### [EXERCISE DIRECTIONS]
Spot each line in the records below where the word "followed" occurs, then copy it.

### [EXCERPTED DATA]

`src/rtl/cache_pkg.sv`:
```
package cache_pkg;

    localparam int WORD_W      = 16;
    localparam int BLOCK_W     = 64;
    localparam int LINE_COUNT  = 8;
    localparam int LINE_WORDS  = 4;
    localparam int TAG_W       = 11;
    localparam int INDEX_W     = 3;
    localparam int OFFSET_W    = 2;
    localparam int MEM_BLOCKS  = 64;
    localparam int MEM_LATENCY = 4;

    localparam int BLOCK_ADDR_W = TAG_W + INDEX_W;       // tag and index of a line.
    localparam int MEM_ADDR_W   = $clog2(MEM_BLOCKS);    // decoded block bits.
    localparam int LAT_CNT_W    = $clog2(MEM_LATENCY);
    localparam logic [7:0] MEM_PATTERN_HI = 8'hC3;       // high byte after reset.

    // word 0 sits in the top 16 bits of a line
    typedef logic [LINE_WORDS-1:0][WORD_W-1:0] line_t;

    typedef enum logic {
        MEM_FILL,
        MEM_WRITEBACK
    } mem_op_e;

    typedef enum logic [1:0] {
        IDLE,
        WRITEBACK,
        FILL,
        REFILL_WAIT
    } dcache_state_e;

endpackage

```
`src/rtl/mem_bus_if.sv`:
```
`timescale 1ns/10ps

interface mem_bus_if
    import cache_pkg::*;
();

    logic                    req;           // level, held until done.
    mem_op_e                 op;
    logic [BLOCK_ADDR_W-1:0] block_addr;
    logic [BLOCK_W-1:0]      wdata;
    logic [BLOCK_W-1:0]      rdata;         // valid with done on a fill.
    logic                    done;          // one cycle pulse.

    modport cache (
        output req, op, block_addr, wdata,
        input  rdata, done
    );

    modport memory (
        input  req, op, block_addr, wdata,
        output rdata, done
    );

endinterface

```
`src/rtl/dcache.sv`:
```
`timescale 1ns/10ps

module dcache
    import cache_pkg::*;
(
    input  logic              Clk,
    input  logic              i_arst_n,
    input  logic              i_req,
    input  logic              i_we,
    input  logic [WORD_W-1:0] i_addr,
    input  logic [WORD_W-1:0] i_wdata,
    output logic [WORD_W-1:0] o_rdata,
    output logic              o_busy,
    mem_bus_if.cache          mem
);

    logic [TAG_W-1:0]      tag_q [LINE_COUNT];
    line_t                 data_q [LINE_COUNT];
    logic [LINE_COUNT-1:0] valid_q;
    logic [LINE_COUNT-1:0] dirty_q;

    dcache_state_e state_q;
    dcache_state_e state_d;

    logic [TAG_W-1:0]    addr_tag;
    logic [INDEX_W-1:0]  addr_idx;
    logic [OFFSET_W-1:0] addr_off;
    logic [OFFSET_W-1:0] word_sel;
    logic                hit;
    logic                victim_dirty;
    logic                wr_hit;
    logic                fill_done;

    assign addr_tag = i_addr[WORD_W-1 -: TAG_W];
    assign addr_idx = i_addr[OFFSET_W +: INDEX_W];
    assign addr_off = i_addr[OFFSET_W-1:0];
    assign word_sel = OFFSET_W'(LINE_WORDS - 1) - addr_off;

    assign hit          = valid_q[addr_idx] && (tag_q[addr_idx] == addr_tag);
    assign victim_dirty = valid_q[addr_idx] && dirty_q[addr_idx];
    assign wr_hit       = (state_q == IDLE) && i_req && i_we && hit;
    assign fill_done    = (state_q == FILL) && mem.done;

    assign o_rdata = data_q[addr_idx][word_sel];
    assign o_busy  = i_req && ((state_q != IDLE) || !hit);

    assign mem.req = (state_q == WRITEBACK) || (state_q == FILL);
    assign mem.op  = (state_q == WRITEBACK) ? MEM_WRITEBACK : MEM_FILL;
    // the victim goes back under its stored tag.
    assign mem.block_addr = (state_q == WRITEBACK) ? {tag_q[addr_idx], addr_idx}
                                                   : {addr_tag, addr_idx};
    assign mem.wdata = data_q[addr_idx];

    always_comb begin
        state_d = state_q;
        case (state_q)
            IDLE: begin
                if (i_req && !hit) begin
                    state_d = victim_dirty ? WRITEBACK : FILL;
                end
            end
            WRITEBACK: begin
                if (mem.done) begin
                    state_d = FILL;                          // op changes next cycle.
                end
            end
            FILL: begin
                if (mem.done) begin
                    state_d = REFILL_WAIT;
                end
            end
            REFILL_WAIT: begin
                state_d = IDLE;                              // access retries as a hit.
            end
            default: begin
                state_d = IDLE;
            end
        endcase
    end

    always_ff @(posedge Clk or negedge i_arst_n) begin
        if (!i_arst_n) begin
            state_q <= IDLE;
        end else begin
            state_q <= state_d;
        end
    end

    always_ff @(posedge Clk or negedge i_arst_n) begin
        if (!i_arst_n) begin
            valid_q <= '0;
            dirty_q <= '0;
        end else if (fill_done) begin
            valid_q[addr_idx] <= 1'b1;
            dirty_q[addr_idx] <= 1'b0;                       // fresh copy of memory.
        end else if (wr_hit) begin
            dirty_q[addr_idx] <= 1'b1;
        end
    end

    always_ff @(posedge Clk) begin
        if (fill_done) begin
            tag_q[addr_idx]  <= addr_tag;
            data_q[addr_idx] <= mem.rdata;
        end else if (wr_hit) begin
            data_q[addr_idx][word_sel] <= i_wdata;
        end
    end

endmodule

```
`src/flat_wrapper.sv`:
```
// flat-port wrapper written by rule: the top's interface ports become plain ports
module dcache_flat import cache_pkg::*;
  (Clk, i_arst_n, i_req, i_we, i_addr, i_wdata, o_rdata, o_busy, mem_req, mem_op, mem_block_addr, mem_wdata, mem_rdata, mem_done);
  mem_bus_if mem_i ();
  input  logic Clk;
  input  logic i_arst_n;
  input  logic i_req;
  input  logic i_we;
  input  logic [WORD_W-1:0] i_addr;
  input  logic [WORD_W-1:0] i_wdata;
  output logic [WORD_W-1:0] o_rdata;
  output logic o_busy;
  output wire logic [$bits(mem_i.req)-1:0] mem_req;
  output wire logic [$bits(mem_i.op)-1:0] mem_op;
  output wire logic [$bits(mem_i.block_addr)-1:0] mem_block_addr;
  output wire logic [$bits(mem_i.wdata)-1:0] mem_wdata;
  input wire logic [$bits(mem_i.rdata)-1:0] mem_rdata;
  input wire logic [$bits(mem_i.done)-1:0] mem_done;
  assign mem_req = mem_i.req;
  assign mem_op = mem_i.op;
  assign mem_block_addr = mem_i.block_addr;
  assign mem_wdata = mem_i.wdata;
  assign mem_i.rdata = mem_rdata;
  assign mem_i.done = mem_done;
  dcache u_core (.Clk(Clk), .i_arst_n(i_arst_n), .i_req(i_req), .i_we(i_we), .i_addr(i_addr), .i_wdata(i_wdata), .o_rdata(o_rdata), .o_busy(o_busy), .mem(mem_i));
endmodule
```
`config.mk`:
```
export PLATFORM = sky130hd
export DESIGN_NAME = dcache_flat
export DESIGN_NICKNAME = d
export VERILOG_FILES = /design/src/rtl/cache_pkg.sv /design/src/rtl/mem_bus_if.sv /design/src/rtl/dcache.sv /design/src/flat_wrapper.sv
export SDC_FILE = /design/constraint.sdc
export NUM_CORES = 1
export LEC_CHECK = 0
export ABC_AREA = 1
export BUFFER_PORTS_ARGS = -buffer_cell sky130_fd_sc_hd__clkbuf_2
export CORE_ASPECT_RATIO = 1.1
export CORE_MARGIN = 3
export CORE_UTILIZATION = 30
export CTS_CLUSTER_DIAMETER = 150
export DETAILED_ROUTE_END_ITERATION = 12
export MAX_ROUTING_LAYER = met4
export PLACE_DENSITY_LB_ADDON = 0.05
export SLEW_MARGIN = 5
export SYNTH_ARGS = -nofsm -noshare
export SYNTH_HDL_FRONTEND = slang
export SYNTH_SLANG_ARGS = --single-unit
```
`constraint.sdc`:
```
create_clock -name Clk -period 4.3 [get_ports Clk]
set_input_delay 0.43 -clock Clk [delete_from_list [all_inputs] [get_ports Clk]]
set_output_delay 0.43 -clock Clk [all_outputs]
set_load 0.05 [all_outputs]
```
; Word-level counts from Yosys, hierarchy flattened
; Memories as Yosys holds them, arrays and structs flattened.
; Index checks and enable logic that the tools add are counted.
[totals]
regBits = 18
ramBits = 600
n_memories = 2
[classes]
n_addsub = 1
magnitude_cmp = 4
n_eq_ne = 7
mux = 88
bitwise = 68
reduce_logical = 17
[memory_table]
columns = name, words, word_bits, read_ports, rd_ports_with_merged_regs, wr, line_no
row1 = u_core.data_q, 8, 64, 1, 0, 1, dcache.sv:18  ; line_t data_q [LINE_COUNT];
row2 = u_core.tag_q, 8, 11, 1, 0, 1, dcache.sv:17  ; logic [TAG_W-1:0] tag_q [LINE_COUNT];
[ops]
columns = op, n
row1 = $mux 1, 72
row2 = $mux 64, 1
row3 = $or 1x1->1, 64
row4 = $bmux 16 s2, 1
row5 = $demux 16 s2, 1
row6 = $mux 16, 2
row7 = $mux 8, 2
row8 = $or 8x8->8, 2
row9 = $mux 14, 1
row10 = $eq 11x11->1, 1
row11 = $logic_and 1x1->1, 10
row12 = $and 8x8->8, 1
row13 = $mux 2, 4
row14 = $not 8->8, 1
row15 = $pmux 2 s4, 1
row16 = $bmux 1 s3, 2
row17 = $ne 2x2->1 const B, 3
row18 = $eq 2x2->1 const B, 2
row19 = $lt 3x4->1 const B, 1
row20 = $reduce_bool 2->1, 2
row21 = $demux 1 s3, 1
row22 = $ge 3x1->1 const B, 1
row23 = $lt 2x3->1 const B, 1
row24 = $reduce_and 3->1, 1
row25 = 6 further kinds, 7

; Longest topological paths before layout
[logic_depth]
depth_word = 8
ltp_mapped = 18
depth_no_buf = 15

; Worst setup path before layout
; Ideal clock, no wire load.
[synth_path]
kind = in2out
start = in i_addr[4]
end = out o_rdata[15]
arrival_ps = 2898
required_ps = 3870
path_slack_ps = 972
path_stages = 11
path_buffers = 3
path_cell_list = buf_4 nand2_1 inv_2 nand2_1 clkinv_1 clkbuf_1 clkbuf_1 a221oi_1 nand4_1 nand2_1 nand4_1
[synth_between]
elab_chain_cells = 3
[synth_lines]
columns = element, line_no
row1 = start: declaration, flat_wrapper.sv:9  ; input logic [WORD_W-1:0] i_addr;
row2 = $mem_v2 8x64, --
row3 = net mem_wdata[63], flat_wrapper.sv:16  ; output wire logic [$bits(mem_i.wdata)-1:0] mem_wdata;
row4 = $bmux 16 s2, dcache.sv:44  ; assign o_rdata = data_q[addr_idx][word_sel];
row5 = $mux 16 (implied by the code), dcache.sv:44
row6 = end: declaration, flat_wrapper.sv:11  ; output logic [WORD_W-1:0] o_rdata;
; The timed path passes the listed nets, and every way through them passes these cells. The select of a mux whose other input is x is not followed.

; Worst setup path after layout
[layout_path]
start = in i_addr[3]
end = out o_rdata[2]
[layout_between]
elab_chain_cells = 3
[layout_lines]
columns = element, line_no
row1 = $mem_v2 8x64, --
row2 = $bmux 16 s2, dcache.sv:44
row3 = $mux 16 (implied by the code), dcache.sv:44
; No other way between the ends. The select of a mux whose other input is x is not followed.

==> results.cfg <==
[status]
outcome = completed

[pwr]
vdd_ir_drop_max_uv = 274
power_density_mw_per_mm2 = 481
clkPwrFrac_pct = 39.3
internal_power_w = 0.0109
seqPwrFrac_pct = 45.6
p_leak_nw = 11.6
p_sw_share_pct = 27.9
combPwrFrac_pct = 15.1
switchingPower_w = 0.00421

[drt]
drt-met1-wl_mm = 40.2
wl_per_cell_microns = 27.5
drc = 0
wl_met3_mm = 6.18
highest_layer = met4
vias = 17000
drtIter0Drc = 1490
drt_pass1_iterations = 6
viasPerCell = 5.08
wirelength_mm = 92.2
dr_wl_met2_mm = 43.7
ant_nets = 0

[global_routing]
grt_max_degree = 64
grt_usage_pct = 21.8
overflow = 0
grt_pass1_wl_mm = 129
grt_pass1_vias = 16900
antenna_found_initial = 3

[setup_path]
endpoint = o_rdata[2]
worstSetupStartpoint = i_addr[3]
path_max_fanout = 19
r2r-end = u_core.data_q[4][3]$_DFFE_PP_
critPathArrivalTime_ps = 3270
required_ps = 3870
path_class = in -> out
r2r_setup_slack_ps = 1140
r2r-start = u_core.valid_q[2]$_DFFE_PN0P_
cp-start-kind = input port
end_kind = output pin
reg2reg_depth = 13

[logic_synthesis]
synth_area_per_cell_sq_um = 12.7
synth_top_area_cell = edfxtp_1
synth_area_leaders = edfxtp_1 (72%), nand2_1 (9.3%), nand4_1 (3.2%)
ys_types = 33
synth_nets = 2075
yosys_warnings = 0
synth_top_area_share_pct = 72.0
synth_seq_cells = 618
syn_inst = 1970
ys_seq_area_share_pct = 73.8
synth_area_sq_mm = 0.0250

[final_layout]
area_delta_synth_final_pct = 25.2
final_nets = 2333
drive_gt1_share_pct = 19.9
final_area_sq_mm = 0.0313

[clock_network]
cts_tree = built
clk_pin_slew_worst_paths_ps = 60
clk_root_buffer_cell = clkbuf_16
clk_latency_ps = 630
cts_made_buffers = 71
clockBufferDepth = 3
htreeDepth = 3
clock_sinks = 618

[place]
place.gp.congestion = 0.868
placed_cell_area_sq_mm = 0.0291
dp_hpwl_mm = 60.9
portBuffers = 197

[job]
cap_viol_max_count = 0

[worst_hold_path]
hp-class = in -> reg
whs_path_depth = 1

[floorplanning]
initial_core_util_pct = 30.4
die_h_microns = 309
core_area_sq_mm = 0.0823
ios = 198
floorplan.die_area_sq_mm = 0.0870
die_w_microns = 281
rows = 110

[sta]
maxSlewHeadroom_pct = 36.7
rsz0062_at_grt = no
period_needed_ps = 3700
maxSlewViolCount = 0
fmax_ghz = 0.270
setup_violations = 0
tightest_slew_ps = 949
fin_skew_ps = 26.4
finalSetupTns_ps = 0
hold_viol_final = 0
fin_crit_sh_pct = 86.2
finalHoldWorstSlack_ps = 152
==> cell usage in the layout (no fill, tap or decap), types with 2 or more instances in the layout <==
cell       netlist  final
nand3_1         38     38
or2_2            5      5
nand2_2          1      2
nor2_2           0      2
o21bai_1         7      7
a21oi_1         45     13
a22oi_1         78     78
inv_2            6      8
nor2_1          50     44
o21ai_0         46     46
o2bb2ai_1        6      6
bufinv_16        0      4
nand2_1        621    620
diode_2          0      2
a22o_1          21     21
o2111ai_1        3      3
nand4_1        129    129
inv_1          105    104
nor2_4           3      7
buf_4           11     82
nand3_4          4      4
buf_12           0     93
a221oi_1        45     45
a21oi_2          0     32
edfxtp_1       600    600
dfrtp_1         18     18
clkbuf_16        0     72
ha_1             4      4
clkbuf_2         0    119
clkinv_1         2     16
clkinv_2         0     14
inv_16           0      5
and3_1           8      7
clkbuf_1        59     13
nand3b_1        11     11
==> kinds of logic after synthesis <==
family / Yosys count / share of synthesized area (%)
AND/OR/NAND/NOR: 871 / 15.2
flip-flops: 618 / 73.8
AO/OA/AOI/OAI: 253 / 7.04
buffers and inverters: 224 / 3.79
adder cells (fa/ha/maj): 4 / 0.200
==> routing by layer <==
metal / up-vias / global-route usage (%)
met5: - / -
met4: 0 / 5.86
met3: 109 / 4.17
met2: 638 / 34.6
met1: 8576 / 28.7
li1: 7690 / -
==> power by group through the flow <==
stage	Clock (W)	Combinational, W	Sequential, W
floorplan	0	0.00116	0.00699
global placement	0	0.00231	0.00700
detailed placement	0	0.00231	0.00700
CTS	0.00606	0.00232	0.00687
global route	0.00630	0.00241	0.00689
finish	0.00592	0.00228	0.00687
==> area by class of cell <==
type / count / area [sq um]
Antenna cell: 2 / 5.00
Clock buffer: 86 / 1860
Clock inverter: 40 / 384
Fill cell: 7972 / 51000
Inverter: 114 / 430
Multi-Input combinational cell: 1128 / 5780
Sequential cell: 618 / 18500
Tap cell: 1064 / 1330
Timing Repair Buffer: 295 / 3080
==> cells in the mapped netlist, drive strengths merged <==
library cell    n
o2111ai         3
nand3          42
o21bai          7
inv           112
and3            8
nor2           54
buf            51
ha              4
edfxtp        600
or2             5
o2bb2ai         6
a221oi         45
a22oi          78
clkinv          2
dfrtp          18
a22o           21
nand2         622
a21oi          45
nand3b         11
clkbuf         59
o21ai          47
a211oi          1
nand4         129
==> state kept, by name, indices dropped and copies added (netlist names), named ones only <==
signal          flops
u_core.data_q     512
u_core.state_q      2
u_core.tag_q       88
u_core.valid_q      8
==> worst max-delay path, cell delays in order <==
cell	delay, ps
clkbuf_2	240
nor2_4	390
nand2_1	160
inv_2	450
buf_4	340
buf_4	240
nand2_1	70
nand4_1	290
nand2_1	170
nand4_1	280
buf_12	180
==> metrics by stage <==
step	utilization, %	std cells	setup WS, ps	total power (W)
2_1_floorplan	-	1970	972	0.00814
4_1_cts	38.1	3345	546	0.0153
3_5_place_dp	35.3	3218	469	0.00931
3_3_place_gp	35.3	3218	539	0.00931
5_1_grt	38.1	3346	390	0.0156
6_report	38.1	3347	595	0.0151
==> worst min path at each step <==
stage                    start                       endpoint  slack [ps]
global route        i_addr[13]   u_core.tag_q[3][8]$_DFFE_PP_         160
finish              i_addr[13]   u_core.tag_q[3][8]$_DFFE_PP_         150
global placement      i_arst_n  u_core.state_q[0]$_DFFE_PN0P_         430
CTS                 i_addr[13]   u_core.tag_q[3][8]$_DFFE_PP_         130
detailed placement    i_arst_n  u_core.state_q[0]$_DFFE_PN0P_         440
floorplan             i_arst_n                      async pin         130
==> what timing repair did <==
item	CTS	global route
setup buffers	0	0
hold buffers	1	0
hold endpoints to repair	18	0
gates resized for setup	0	0
No activity file was read; power rests on OpenSTA's default activity.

### [EXERCISE ANSWER]
; The timed path passes the listed nets, and every way through them passes these cells. The select of a mux whose other input is x is not followed.
; No other way between the ends. The select of a mux whose other input is x is not followed.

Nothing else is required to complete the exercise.